▸ WHAT IS REQUIRED
Please write out, exactly as given, every line of the entries below up to and including the line with "create_clock -name core_clock -period 4.17".

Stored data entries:
/---
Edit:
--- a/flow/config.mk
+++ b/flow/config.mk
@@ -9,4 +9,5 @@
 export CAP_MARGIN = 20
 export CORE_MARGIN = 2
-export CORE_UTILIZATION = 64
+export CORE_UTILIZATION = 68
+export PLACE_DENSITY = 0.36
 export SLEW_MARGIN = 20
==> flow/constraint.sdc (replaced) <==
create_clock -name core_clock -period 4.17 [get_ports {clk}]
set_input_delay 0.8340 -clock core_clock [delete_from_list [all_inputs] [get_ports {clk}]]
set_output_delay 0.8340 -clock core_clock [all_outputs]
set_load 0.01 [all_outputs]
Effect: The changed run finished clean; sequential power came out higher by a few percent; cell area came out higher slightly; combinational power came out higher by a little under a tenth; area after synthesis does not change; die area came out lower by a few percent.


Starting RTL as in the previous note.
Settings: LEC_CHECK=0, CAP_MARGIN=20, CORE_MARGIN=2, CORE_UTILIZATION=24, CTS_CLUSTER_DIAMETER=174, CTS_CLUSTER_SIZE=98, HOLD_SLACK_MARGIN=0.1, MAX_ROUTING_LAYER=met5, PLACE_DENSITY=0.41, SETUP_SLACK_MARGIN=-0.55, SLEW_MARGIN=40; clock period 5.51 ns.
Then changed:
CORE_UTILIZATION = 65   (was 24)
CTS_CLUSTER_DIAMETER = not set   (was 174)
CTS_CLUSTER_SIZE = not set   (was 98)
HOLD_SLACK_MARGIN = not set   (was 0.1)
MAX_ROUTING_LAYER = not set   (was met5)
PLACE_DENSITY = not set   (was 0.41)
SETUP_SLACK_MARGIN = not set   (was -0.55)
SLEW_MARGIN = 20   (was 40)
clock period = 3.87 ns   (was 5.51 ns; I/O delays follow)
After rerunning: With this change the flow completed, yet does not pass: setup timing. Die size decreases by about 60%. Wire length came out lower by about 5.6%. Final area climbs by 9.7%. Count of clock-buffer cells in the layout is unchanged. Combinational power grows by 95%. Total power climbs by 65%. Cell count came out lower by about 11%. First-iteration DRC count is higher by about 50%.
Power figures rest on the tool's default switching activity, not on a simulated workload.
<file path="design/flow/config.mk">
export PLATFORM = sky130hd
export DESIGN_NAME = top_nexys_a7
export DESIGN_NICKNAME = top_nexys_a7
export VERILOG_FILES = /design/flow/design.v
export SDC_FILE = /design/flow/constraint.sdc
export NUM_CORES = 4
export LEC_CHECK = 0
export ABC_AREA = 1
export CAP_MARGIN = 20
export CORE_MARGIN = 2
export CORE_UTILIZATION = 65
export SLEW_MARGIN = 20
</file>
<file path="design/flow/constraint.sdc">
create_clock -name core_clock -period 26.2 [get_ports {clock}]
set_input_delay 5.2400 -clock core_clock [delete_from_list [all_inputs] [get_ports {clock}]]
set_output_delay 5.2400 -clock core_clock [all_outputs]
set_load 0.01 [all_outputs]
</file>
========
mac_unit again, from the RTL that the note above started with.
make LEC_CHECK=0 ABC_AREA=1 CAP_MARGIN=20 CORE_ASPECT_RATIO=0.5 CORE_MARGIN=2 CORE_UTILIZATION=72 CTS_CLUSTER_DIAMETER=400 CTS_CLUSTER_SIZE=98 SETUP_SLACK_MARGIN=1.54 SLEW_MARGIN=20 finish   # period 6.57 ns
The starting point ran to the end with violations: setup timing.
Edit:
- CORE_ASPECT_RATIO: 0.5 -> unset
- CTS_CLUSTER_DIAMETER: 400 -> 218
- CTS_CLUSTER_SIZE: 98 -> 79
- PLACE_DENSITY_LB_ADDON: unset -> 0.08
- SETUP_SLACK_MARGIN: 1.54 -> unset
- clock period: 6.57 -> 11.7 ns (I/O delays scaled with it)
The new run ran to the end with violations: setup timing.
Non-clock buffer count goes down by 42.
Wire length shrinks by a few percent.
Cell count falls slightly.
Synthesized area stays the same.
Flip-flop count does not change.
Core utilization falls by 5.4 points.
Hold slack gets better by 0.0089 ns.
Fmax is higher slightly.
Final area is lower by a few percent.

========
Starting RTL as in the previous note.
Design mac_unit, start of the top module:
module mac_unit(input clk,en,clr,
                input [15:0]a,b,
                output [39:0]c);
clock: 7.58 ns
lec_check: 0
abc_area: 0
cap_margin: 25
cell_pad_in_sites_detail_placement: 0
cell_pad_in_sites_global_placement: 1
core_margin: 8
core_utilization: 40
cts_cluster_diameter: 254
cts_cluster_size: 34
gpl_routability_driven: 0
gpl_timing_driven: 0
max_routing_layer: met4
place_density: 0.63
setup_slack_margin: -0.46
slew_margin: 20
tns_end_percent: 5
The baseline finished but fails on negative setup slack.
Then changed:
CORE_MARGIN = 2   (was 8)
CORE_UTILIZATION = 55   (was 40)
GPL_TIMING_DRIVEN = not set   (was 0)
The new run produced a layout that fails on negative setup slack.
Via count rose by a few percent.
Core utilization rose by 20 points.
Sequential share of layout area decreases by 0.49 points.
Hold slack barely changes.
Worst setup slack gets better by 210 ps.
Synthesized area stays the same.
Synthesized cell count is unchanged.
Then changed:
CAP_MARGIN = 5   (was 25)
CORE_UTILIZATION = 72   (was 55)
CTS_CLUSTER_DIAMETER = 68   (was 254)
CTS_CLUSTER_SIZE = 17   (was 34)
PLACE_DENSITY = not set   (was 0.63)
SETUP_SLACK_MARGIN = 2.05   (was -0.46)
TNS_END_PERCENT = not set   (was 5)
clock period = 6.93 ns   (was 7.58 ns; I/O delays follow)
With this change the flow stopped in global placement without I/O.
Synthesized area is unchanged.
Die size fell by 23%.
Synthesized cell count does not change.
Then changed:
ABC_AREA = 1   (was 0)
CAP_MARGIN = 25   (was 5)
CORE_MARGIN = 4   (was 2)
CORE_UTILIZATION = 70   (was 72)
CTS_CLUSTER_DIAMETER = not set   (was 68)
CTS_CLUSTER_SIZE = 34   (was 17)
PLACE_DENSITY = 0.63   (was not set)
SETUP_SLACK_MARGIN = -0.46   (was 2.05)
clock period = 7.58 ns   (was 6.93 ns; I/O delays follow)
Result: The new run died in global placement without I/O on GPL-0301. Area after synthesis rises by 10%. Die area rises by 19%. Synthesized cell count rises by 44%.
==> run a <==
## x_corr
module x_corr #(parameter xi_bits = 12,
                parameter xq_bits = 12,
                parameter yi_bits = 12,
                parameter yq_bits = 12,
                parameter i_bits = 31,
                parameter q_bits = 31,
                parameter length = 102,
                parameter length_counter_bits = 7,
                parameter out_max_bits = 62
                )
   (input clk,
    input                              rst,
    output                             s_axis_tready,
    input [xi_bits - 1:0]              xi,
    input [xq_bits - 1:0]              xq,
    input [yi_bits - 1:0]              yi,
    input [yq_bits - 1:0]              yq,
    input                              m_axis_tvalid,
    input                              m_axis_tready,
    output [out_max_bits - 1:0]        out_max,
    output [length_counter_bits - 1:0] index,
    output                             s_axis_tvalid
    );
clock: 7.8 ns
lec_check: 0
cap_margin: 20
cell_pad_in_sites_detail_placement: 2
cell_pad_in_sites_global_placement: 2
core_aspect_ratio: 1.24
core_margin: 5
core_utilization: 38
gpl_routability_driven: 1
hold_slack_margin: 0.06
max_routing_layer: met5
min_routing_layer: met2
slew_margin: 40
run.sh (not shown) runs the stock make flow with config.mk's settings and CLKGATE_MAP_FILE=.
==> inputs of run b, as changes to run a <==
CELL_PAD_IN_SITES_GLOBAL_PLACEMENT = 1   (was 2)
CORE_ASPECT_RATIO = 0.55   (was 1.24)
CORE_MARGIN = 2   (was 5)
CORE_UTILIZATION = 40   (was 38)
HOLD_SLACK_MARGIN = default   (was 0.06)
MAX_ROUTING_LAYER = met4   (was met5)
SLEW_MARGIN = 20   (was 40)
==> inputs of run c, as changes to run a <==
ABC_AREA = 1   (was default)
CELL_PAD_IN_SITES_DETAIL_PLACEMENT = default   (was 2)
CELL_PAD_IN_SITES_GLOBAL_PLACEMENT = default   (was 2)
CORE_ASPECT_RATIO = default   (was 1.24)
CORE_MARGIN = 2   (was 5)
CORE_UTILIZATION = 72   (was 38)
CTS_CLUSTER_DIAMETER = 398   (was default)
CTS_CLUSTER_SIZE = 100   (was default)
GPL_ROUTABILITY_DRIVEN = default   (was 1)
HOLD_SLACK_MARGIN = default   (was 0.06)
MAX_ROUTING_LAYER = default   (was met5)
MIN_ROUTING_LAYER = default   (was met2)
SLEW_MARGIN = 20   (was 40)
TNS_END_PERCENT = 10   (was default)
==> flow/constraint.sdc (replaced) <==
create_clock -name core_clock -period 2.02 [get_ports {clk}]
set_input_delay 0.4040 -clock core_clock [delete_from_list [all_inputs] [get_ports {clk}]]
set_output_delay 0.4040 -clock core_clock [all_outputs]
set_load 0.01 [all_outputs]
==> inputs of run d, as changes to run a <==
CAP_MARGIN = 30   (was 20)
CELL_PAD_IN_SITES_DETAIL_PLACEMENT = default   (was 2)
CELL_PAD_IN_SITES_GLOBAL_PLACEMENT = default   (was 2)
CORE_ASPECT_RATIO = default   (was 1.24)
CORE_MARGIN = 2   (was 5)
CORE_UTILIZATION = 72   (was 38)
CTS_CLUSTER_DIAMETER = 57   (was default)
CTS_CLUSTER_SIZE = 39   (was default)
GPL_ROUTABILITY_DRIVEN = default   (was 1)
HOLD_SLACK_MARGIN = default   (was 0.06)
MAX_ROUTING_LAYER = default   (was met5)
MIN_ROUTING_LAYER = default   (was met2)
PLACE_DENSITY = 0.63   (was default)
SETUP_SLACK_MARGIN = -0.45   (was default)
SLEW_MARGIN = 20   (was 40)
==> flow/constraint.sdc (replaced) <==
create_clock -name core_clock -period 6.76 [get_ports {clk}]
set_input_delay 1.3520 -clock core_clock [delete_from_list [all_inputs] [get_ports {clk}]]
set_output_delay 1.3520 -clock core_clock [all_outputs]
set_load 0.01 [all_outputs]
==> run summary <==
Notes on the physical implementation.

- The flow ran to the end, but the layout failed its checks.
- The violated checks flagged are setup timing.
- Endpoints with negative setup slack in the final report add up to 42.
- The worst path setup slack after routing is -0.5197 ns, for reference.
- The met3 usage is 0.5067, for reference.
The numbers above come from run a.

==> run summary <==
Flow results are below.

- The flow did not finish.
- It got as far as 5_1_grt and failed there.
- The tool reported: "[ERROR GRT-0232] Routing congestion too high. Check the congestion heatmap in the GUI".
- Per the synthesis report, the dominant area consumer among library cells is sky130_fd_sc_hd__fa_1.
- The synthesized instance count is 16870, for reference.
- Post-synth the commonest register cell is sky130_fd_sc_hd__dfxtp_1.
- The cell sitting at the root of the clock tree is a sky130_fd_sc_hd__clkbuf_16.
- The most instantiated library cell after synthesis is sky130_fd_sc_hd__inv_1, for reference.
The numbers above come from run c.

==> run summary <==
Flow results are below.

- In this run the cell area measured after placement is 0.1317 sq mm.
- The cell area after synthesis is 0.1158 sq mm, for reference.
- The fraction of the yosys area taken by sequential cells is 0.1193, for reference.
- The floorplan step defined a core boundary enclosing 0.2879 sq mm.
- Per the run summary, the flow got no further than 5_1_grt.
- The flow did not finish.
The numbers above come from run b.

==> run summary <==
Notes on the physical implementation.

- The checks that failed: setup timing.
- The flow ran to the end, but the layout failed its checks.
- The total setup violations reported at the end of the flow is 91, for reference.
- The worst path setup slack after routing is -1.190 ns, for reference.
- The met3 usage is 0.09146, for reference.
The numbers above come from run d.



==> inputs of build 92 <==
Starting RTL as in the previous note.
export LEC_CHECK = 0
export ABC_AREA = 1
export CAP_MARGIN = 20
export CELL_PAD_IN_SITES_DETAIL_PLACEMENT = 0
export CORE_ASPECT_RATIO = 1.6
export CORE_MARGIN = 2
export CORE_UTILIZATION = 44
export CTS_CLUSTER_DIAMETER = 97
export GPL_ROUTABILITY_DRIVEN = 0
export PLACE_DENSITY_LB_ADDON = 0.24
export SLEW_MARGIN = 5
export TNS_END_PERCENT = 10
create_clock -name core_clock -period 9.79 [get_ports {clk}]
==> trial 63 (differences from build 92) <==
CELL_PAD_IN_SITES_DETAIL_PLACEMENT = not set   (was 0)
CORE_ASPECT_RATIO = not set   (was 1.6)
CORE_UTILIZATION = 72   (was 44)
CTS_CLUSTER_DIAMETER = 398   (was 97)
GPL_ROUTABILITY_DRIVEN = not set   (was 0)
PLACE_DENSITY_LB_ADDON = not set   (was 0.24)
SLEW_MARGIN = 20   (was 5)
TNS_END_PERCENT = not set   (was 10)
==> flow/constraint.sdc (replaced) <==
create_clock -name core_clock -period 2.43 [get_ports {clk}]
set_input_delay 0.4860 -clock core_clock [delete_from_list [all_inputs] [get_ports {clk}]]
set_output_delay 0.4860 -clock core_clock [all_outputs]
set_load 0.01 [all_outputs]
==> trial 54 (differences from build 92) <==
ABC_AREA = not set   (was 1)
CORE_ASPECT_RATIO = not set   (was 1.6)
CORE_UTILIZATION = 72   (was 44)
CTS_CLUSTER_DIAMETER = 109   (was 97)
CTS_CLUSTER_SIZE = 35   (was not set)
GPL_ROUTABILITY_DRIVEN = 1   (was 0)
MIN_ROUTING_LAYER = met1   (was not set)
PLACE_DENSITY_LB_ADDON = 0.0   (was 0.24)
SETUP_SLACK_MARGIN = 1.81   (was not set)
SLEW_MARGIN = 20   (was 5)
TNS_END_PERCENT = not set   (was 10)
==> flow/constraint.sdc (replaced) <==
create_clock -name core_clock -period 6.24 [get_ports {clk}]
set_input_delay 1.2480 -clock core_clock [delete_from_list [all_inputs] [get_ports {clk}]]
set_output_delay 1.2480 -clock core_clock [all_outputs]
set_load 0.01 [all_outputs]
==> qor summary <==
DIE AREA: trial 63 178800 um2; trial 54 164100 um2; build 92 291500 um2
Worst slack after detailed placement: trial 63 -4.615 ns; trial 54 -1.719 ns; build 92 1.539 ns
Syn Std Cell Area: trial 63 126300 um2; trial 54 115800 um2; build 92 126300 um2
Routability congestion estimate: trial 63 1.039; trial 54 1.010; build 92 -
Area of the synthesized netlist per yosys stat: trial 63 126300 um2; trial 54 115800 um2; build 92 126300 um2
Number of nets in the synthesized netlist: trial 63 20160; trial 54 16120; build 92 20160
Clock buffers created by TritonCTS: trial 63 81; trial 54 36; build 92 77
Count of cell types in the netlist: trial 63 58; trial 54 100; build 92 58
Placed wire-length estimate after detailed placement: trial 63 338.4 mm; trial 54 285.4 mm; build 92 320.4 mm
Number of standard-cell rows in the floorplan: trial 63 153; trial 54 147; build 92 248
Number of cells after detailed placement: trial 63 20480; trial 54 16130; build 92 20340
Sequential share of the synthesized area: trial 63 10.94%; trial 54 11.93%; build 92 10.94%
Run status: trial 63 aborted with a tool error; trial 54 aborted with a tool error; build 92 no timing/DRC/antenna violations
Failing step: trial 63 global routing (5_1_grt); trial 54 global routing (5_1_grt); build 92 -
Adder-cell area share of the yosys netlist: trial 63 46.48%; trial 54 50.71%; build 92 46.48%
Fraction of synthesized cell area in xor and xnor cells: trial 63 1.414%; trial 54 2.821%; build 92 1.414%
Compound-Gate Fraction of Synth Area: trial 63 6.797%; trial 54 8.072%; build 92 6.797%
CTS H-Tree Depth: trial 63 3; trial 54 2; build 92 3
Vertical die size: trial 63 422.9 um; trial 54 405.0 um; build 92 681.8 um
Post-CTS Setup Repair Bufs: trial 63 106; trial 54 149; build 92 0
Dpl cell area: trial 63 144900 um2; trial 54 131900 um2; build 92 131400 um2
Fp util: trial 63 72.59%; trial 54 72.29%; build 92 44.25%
\---
▸ COMPLETED TASK
Edit:
--- a/flow/config.mk
+++ b/flow/config.mk
@@ -9,4 +9,5 @@
 export CAP_MARGIN = 20
 export CORE_MARGIN = 2
-export CORE_UTILIZATION = 64
+export CORE_UTILIZATION = 68
+export PLACE_DENSITY = 0.36
 export SLEW_MARGIN = 20
==> flow/constraint.sdc (replaced) <==
create_clock -name core_clock -period 4.17 [get_ports {clk}]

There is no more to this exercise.